Recognize that few adults will respond rapidly to orders unless the adrenaline is pumping (often not even then). Why should we expect more from our kids? Often a delay in responding to requests is the result of not knowing what to do. Here are some tips for making time on the water with children more enjoyable.
1. There are federal and state laws regarding boating safety. State regs, published annually, are available free of charge at most yacht clubs, marinas and boating supply stores. Keep a current copy on hand, along with the Rules of the Road.

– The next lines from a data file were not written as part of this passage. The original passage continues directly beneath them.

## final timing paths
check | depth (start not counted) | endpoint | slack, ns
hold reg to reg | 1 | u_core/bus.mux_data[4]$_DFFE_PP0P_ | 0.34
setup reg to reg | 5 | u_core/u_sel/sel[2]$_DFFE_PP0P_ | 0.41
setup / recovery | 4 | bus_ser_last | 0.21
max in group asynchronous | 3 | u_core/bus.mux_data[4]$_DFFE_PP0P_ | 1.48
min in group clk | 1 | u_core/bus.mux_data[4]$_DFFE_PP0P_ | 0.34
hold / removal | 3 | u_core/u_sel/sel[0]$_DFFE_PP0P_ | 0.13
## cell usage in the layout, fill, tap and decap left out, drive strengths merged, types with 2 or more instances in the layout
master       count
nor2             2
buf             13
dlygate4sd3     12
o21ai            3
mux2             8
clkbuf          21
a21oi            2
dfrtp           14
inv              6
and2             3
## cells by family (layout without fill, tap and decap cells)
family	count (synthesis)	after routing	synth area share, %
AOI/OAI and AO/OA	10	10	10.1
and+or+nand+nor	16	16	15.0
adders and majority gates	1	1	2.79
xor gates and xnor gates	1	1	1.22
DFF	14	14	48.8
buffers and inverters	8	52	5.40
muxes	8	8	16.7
[config.mk]
export PLATFORM = sky130hd
export DESIGN_NAME = stopwatch_core
export DESIGN_NICKNAME = d
export VERILOG_FILES = /design/src/rtl/stopwatch_core_pkg.sv /design/src/rtl/stopwatch_core_bcd_field_counter.sv /design/src/rtl/stopwatch_core.sv
export SDC_FILE = /design/constraint.sdc
export NUM_CORES = 1
export LEC_CHECK = 0
export ABC_CLOCK_PERIOD_IN_PS = 4100
export BUFFER_PORTS_ARGS = -buffer_cell sky130_fd_sc_hd__buf_2
export CORE_MARGIN = 5
export CORE_UTILIZATION = 40
export DETAILED_ROUTE_END_ITERATION = 7
export GPL_ROUTABILITY_DRIVEN = 1
export PLACE_DENSITY = 0.69
export SLEW_MARGIN = 25
export SYNTH_ARGS = -nofsm -noshare
export SYNTH_HDL_FRONTEND = slang
export SYNTH_SLANG_ARGS = --single-unit
[constraint.sdc]
create_clock -name clk -period 4.1 [get_ports clk]
set_clock_uncertainty 0.15 [all_clocks]
set_input_delay 0.82 -clock clk [delete_from_list [all_inputs] [get_ports clk]]
set_output_delay 0.82 -clock clk [all_outputs]
set_load 0.02 [all_outputs]
[src/rtl/stopwatch_core_pkg.sv]
// Shared definitions for the stopwatch time-keeping core: digit width,
// default field limits, run/pause state encoding and BCD field step helper.
package stopwatch_core_pkg;

    localparam int DIGIT_W     = 4;
    localparam int MIN_MAX_DEF = 59;
    localparam int SEC_MAX_DEF = 59;

    localparam logic [0:0] ST_PAUSED = 1'b0;
    localparam logic [0:0] ST_RUN    = 1'b1;

    typedef logic [DIGIT_W-1:0] bcd_t;

    // Next value of a two-digit BCD field; clears both digits at the field max.
    function automatic logic [2*DIGIT_W-1:0] bcd_field_next(
        input bcd_t tens,
        input bcd_t ones,
        input bcd_t max_tens,
        input bcd_t max_ones
    );
        logic [2*DIGIT_W-1:0] nxt;
        if ((tens == max_tens) && (ones == max_ones)) begin
            nxt = {4'd0, 4'd0};
        end else if (ones == 4'd9) begin
            nxt = {tens + 4'd1, 4'd0};
        end else begin
            nxt = {tens, ones + 4'd1};
        end
        return nxt;
    endfunction

endpackage

[src/rtl/stopwatch_core_bcd_field_counter.sv]
// Two-digit BCD counter wrapping from MAX to 00; carry flags the wrapping increment.
module bcd_field_counter
    import stopwatch_core_pkg::*;
#(
    parameter int MAX = 59
) (
    input  logic               clk,
    input  logic               rst_n,
    input  logic               inc,
    input  logic               clr,
    output logic [DIGIT_W-1:0] tens,
    output logic [DIGIT_W-1:0] ones,
    output logic               carry
);

    localparam bcd_t MAX_TENS = bcd_t'(MAX / 10);
    localparam bcd_t MAX_ONES = bcd_t'(MAX % 10);

    bcd_t tens_q;
    bcd_t ones_q;
    bcd_t tens_d;
    bcd_t ones_d;
    logic at_max_s;

    assign at_max_s = (tens_q == MAX_TENS) && (ones_q == MAX_ONES);
    assign carry    = inc && at_max_s;
    assign tens     = tens_q;
    assign ones     = ones_q;

    // Next-digit selection: clear beats increment.
    always_comb begin
        tens_d = tens_q;
        ones_d = ones_q;
        if (clr) begin
            tens_d = 4'd0;
            ones_d = 4'd0;
        end else if (inc) begin
            {tens_d, ones_d} = bcd_field_next(tens_q, ones_q, MAX_TENS, MAX_ONES);
        end else begin
            tens_d = tens_q;
            ones_d = ones_q;
        end
    end

    // Digit registers.
    always_ff @(posedge clk or negedge rst_n) begin
        if (!rst_n) begin
            tens_q <= 4'd0;
            ones_q <= 4'd0;
        end else begin
            tens_q <= tens_d;
            ones_q <= ones_d;
        end
    end

endmodule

2. All kids must wear life jackets. This is non-negotiable, and it’s the law. (Check your state’s laws for specific ages.) You can set the example by wearing yours. And let older children see the film “The Guardian,” about Coast Guard rescue swimmers. The heroes all wear PFDs.
3. While PFDs are designed to keep kids afloat, you really want to keep them on board. No one wants to perform an MOB drill with children accidentally in the water. In addition to PFDs, you can secure them to the boat with harnesses and tethers attached to jackstays rigged to strong points on board. Even if someone does go overboard, the harness will keep him or her in contact with the boat and make retrieval easier.

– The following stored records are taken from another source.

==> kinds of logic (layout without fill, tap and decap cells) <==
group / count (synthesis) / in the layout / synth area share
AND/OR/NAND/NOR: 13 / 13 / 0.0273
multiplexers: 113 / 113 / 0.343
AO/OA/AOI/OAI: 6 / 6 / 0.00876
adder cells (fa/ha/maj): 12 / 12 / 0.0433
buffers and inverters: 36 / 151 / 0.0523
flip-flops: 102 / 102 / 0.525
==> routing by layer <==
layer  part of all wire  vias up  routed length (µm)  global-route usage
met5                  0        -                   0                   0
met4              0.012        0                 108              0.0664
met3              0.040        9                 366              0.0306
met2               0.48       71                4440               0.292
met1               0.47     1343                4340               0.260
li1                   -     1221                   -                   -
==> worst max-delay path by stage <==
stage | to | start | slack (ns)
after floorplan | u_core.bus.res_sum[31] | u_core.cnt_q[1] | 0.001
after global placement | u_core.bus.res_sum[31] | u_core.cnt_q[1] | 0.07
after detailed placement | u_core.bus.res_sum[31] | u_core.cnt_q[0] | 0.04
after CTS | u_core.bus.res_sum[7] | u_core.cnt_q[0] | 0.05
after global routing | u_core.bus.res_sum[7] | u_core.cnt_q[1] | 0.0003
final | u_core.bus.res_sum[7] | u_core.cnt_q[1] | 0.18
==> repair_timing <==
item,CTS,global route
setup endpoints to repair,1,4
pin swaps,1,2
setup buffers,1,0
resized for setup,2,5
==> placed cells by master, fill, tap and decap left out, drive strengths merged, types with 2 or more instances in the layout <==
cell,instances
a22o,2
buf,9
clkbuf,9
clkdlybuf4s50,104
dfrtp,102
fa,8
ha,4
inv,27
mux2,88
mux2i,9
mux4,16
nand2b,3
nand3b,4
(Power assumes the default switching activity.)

4. If you’ll be cruising with children, consider investing in a man overboard system. Systems like the MOBi-lert 720i (www.mobilert.com) and Raymarine LifeTag (www.raymarine.com) sound an alarm if someone unintentionally leaves the boat.
5. Remember, your confidence level in having prepared for the children’s safety will make you less likely to transmit insecurities to them.
6. Familiarize everyone with the boat before getting under way. Be consistent with what you call things on board. Proper nomenclature is less important than everyone knowing what you’re talking about and where things are. But don’t emulate a drill instructor; make it a game with prizes.
7. Have a sense of humor and keep your cool. Help kids buy into boating rather than just tagging along, but don’t force the issue. Catch them while they’re still young, and make a conscious effort to make boating a positive experience.
8. Let kids be active crewmembers, including maintaining the boat. If they want to help you prep the boat for the new season, great; if not, that’s OK, too. We worked hard at not showing our frustration if their (or their friends’) work wasn’t up to par.
9. At first, our time on the boat was short, as were our passages. The kids had games and books on board but no television. In time our daughters learned marlinespike seamanship; how to hand, reef and steer; and how to interpret weather signs. They helped select our cruising destinations and participated in the planning and preparation. When they were older and tall enough, they stood watch and did the steering. They took pride in how our boats looked and performed. Two of the three ended up better than I was at varnishing, and one is a better oarsman. When there were compliments for performance or appearance, they received the credit. It became their boat.
10. Of course, it wasn’t always as idyllic as it might sound — Capt. Bligh did occasionally accompany me on board — nor was our daughters’ enthusiasm constant. When they were in their teens, their personalities seemed to change dramatically. Yet somehow we still communicated when around boats. They’re now in their 40s, and they fondly recall boating. We succeeded. Good luck with your efforts.